Tuesday, July 4, 2017

So far, Elm feels like it is over-hyped. The UX just isn't there in my opinion. A few examples:
  • The error messages are supposed to be so great. But they are really just overly verbose. And wrong often enough to drive me nuts e.g. I had a variable name typo, or a misplaced extraneous comma, but the error messages where about completely different things. And sometimes the error message doesn't even say a line number.
  • The limitations of the error detection & messaging means that I end up breaking things apart more than I otherwise would, just to be able to get the compiler to tell me the real error.
  • The debugging story is supposed to be so great, but I haven't seen a way to e.g. debug a single function interactively from the repl. Debugging utility functions seems to be only doable as part of an overall app being run and debugged?
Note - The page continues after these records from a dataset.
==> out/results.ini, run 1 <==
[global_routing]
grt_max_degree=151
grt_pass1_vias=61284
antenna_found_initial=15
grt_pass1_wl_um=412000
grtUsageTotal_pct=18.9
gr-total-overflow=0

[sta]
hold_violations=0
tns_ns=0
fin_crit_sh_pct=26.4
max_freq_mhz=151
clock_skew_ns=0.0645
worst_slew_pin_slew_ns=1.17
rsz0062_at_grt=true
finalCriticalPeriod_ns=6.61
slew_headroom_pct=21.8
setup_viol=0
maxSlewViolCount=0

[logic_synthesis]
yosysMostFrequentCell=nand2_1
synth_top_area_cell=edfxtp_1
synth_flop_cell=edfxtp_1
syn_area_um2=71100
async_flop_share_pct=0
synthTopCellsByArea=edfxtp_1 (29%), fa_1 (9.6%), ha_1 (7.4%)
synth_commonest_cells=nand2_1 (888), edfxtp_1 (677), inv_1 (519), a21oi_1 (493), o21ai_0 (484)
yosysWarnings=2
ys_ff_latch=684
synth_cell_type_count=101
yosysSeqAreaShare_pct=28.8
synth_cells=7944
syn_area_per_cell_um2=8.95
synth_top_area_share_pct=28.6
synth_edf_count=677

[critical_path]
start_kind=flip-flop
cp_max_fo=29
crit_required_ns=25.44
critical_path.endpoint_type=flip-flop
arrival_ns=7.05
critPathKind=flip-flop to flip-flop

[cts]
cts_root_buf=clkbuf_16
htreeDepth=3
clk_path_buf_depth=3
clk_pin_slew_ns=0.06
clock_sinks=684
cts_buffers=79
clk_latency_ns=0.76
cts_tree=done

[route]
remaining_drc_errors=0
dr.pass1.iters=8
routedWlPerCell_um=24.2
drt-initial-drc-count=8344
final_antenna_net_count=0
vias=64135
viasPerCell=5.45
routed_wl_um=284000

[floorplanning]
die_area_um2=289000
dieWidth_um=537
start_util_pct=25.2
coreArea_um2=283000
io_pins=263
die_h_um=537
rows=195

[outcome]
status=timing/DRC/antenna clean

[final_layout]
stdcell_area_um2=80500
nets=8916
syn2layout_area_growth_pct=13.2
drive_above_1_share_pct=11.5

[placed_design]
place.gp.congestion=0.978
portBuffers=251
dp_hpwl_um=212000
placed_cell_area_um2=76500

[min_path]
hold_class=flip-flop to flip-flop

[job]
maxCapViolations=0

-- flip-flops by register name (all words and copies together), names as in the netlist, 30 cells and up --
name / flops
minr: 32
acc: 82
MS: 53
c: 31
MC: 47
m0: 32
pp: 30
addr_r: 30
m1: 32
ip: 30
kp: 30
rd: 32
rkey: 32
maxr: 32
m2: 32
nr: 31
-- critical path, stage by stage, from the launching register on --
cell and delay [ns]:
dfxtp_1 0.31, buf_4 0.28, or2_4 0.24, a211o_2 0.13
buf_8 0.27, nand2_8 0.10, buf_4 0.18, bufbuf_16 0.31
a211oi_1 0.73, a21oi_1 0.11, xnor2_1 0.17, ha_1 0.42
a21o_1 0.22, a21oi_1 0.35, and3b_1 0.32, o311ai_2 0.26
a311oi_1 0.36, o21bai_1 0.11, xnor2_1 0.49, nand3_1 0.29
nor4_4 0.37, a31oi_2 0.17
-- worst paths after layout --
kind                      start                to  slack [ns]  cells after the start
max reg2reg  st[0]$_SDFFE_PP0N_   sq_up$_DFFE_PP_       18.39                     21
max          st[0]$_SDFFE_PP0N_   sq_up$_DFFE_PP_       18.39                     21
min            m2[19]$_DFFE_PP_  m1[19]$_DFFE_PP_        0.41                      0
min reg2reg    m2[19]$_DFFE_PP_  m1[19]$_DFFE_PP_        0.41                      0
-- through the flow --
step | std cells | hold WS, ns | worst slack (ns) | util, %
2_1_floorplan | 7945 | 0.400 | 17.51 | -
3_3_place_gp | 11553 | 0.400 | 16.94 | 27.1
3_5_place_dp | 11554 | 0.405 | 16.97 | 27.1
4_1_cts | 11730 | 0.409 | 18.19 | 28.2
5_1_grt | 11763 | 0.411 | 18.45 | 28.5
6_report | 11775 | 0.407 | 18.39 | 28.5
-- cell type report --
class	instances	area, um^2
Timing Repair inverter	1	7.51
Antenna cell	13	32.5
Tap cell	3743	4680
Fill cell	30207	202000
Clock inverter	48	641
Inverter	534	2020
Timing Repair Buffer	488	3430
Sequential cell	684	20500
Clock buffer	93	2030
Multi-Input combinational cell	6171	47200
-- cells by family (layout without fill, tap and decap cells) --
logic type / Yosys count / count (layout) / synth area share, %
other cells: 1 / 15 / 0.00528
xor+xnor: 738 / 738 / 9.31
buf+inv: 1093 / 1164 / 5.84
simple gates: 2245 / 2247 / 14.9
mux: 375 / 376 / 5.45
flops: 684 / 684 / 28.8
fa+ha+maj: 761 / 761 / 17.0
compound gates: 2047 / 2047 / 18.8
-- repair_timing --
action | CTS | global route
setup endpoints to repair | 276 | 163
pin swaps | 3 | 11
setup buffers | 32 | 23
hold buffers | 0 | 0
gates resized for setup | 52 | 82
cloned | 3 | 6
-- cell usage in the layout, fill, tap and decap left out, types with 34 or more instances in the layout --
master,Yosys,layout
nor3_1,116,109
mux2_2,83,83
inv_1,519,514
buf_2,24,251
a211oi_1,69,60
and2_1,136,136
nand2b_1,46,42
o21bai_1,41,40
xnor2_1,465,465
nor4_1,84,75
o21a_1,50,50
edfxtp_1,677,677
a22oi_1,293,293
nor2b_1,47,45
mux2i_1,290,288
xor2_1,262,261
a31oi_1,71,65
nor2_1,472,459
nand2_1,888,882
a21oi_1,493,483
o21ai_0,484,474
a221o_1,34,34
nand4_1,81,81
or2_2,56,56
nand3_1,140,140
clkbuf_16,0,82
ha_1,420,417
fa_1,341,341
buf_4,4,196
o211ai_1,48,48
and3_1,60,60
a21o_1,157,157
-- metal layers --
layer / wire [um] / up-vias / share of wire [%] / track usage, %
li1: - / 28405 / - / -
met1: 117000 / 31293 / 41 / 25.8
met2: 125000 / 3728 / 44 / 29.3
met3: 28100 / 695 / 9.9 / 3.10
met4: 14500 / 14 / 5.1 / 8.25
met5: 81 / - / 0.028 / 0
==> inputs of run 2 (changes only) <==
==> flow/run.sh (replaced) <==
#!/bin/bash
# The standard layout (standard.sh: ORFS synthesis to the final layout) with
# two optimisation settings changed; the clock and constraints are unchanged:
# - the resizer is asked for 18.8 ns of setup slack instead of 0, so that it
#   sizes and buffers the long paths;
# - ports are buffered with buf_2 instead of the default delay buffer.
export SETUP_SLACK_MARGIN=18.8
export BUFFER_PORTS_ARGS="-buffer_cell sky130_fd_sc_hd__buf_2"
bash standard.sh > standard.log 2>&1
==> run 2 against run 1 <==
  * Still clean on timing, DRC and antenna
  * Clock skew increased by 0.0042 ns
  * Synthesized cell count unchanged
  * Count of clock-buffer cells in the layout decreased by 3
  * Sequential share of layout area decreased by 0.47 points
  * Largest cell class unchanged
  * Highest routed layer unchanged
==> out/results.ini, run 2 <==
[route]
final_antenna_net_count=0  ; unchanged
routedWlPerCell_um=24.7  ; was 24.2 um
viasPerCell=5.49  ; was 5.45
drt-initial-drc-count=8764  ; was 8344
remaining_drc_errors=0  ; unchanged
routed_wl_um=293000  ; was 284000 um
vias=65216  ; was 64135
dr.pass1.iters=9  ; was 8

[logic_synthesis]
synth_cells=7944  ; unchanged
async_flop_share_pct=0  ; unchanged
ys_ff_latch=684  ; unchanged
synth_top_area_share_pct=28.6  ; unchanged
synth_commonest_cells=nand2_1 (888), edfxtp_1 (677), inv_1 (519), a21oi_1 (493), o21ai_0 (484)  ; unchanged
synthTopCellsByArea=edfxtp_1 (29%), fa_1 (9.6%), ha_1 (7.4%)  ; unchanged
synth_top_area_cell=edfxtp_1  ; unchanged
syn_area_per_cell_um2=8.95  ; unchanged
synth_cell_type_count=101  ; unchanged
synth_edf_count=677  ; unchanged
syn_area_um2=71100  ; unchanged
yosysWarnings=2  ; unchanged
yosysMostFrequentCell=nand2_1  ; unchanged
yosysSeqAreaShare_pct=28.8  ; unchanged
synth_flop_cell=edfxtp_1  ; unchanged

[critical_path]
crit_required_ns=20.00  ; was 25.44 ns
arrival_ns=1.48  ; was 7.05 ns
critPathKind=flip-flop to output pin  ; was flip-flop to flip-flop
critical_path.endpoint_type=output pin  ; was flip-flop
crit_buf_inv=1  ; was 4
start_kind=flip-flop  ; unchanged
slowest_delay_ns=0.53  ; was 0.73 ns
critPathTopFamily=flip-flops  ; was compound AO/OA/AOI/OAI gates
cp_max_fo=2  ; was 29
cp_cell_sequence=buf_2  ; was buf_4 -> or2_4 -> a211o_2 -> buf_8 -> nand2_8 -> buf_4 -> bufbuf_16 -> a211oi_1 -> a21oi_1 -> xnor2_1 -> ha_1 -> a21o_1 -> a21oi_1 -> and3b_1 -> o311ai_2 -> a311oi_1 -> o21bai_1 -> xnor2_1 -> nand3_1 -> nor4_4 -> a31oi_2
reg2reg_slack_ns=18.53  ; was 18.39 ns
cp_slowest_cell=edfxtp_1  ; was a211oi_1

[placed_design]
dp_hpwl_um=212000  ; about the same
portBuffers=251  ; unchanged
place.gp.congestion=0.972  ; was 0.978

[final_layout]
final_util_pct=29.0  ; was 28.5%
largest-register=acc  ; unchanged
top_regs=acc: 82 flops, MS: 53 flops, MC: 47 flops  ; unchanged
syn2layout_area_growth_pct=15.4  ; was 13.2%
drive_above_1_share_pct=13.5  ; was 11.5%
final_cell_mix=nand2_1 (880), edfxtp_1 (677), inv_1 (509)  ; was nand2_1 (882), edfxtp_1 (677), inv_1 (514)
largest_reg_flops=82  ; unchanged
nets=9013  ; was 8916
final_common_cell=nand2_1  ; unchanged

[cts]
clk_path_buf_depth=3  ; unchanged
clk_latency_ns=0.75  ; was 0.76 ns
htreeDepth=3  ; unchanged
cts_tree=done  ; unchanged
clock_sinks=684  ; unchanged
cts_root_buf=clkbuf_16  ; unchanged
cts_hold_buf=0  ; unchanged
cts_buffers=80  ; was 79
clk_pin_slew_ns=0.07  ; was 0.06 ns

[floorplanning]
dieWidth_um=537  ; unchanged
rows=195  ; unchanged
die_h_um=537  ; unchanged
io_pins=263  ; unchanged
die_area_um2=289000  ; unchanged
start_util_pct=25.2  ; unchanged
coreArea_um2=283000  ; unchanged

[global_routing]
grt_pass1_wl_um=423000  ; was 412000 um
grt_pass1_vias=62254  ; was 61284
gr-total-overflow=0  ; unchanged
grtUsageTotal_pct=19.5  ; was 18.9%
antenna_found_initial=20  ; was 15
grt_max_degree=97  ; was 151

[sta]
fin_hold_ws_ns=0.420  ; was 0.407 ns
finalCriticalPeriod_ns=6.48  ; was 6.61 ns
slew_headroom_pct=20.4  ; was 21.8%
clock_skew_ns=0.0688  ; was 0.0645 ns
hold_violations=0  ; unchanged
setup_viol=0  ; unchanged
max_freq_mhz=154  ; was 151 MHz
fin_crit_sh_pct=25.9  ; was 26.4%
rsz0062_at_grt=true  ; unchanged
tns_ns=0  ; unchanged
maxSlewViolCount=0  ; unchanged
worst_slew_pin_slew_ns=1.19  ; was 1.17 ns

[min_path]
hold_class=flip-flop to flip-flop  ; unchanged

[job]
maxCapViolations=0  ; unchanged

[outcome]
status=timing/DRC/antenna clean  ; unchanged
  • elm-format drives me nuts. I really do not like a lot of the aesthetic choices made there.
  • As much as I love Haskell, I really do not like whitespace-sensitive syntax since it leaves too many things as ambiguous, which then makes using elm-format a gamble and a wrestling match.
  • Seems like several elm editing modes think that format-on-save is enough, but I consider it necessary but hardly sufficient.
  • The naming of things sucks now because of the history of change. Which linear-algebra package should I be using? Why did webgl fail to install? etc.
  • The unit testing framework (uh, again, which one should I even be using?) elm-test doesn't support a message string per assertion to show when Expect fails, which makes it even more annoying to try to figure out why it failed (cf. the lame debugging story).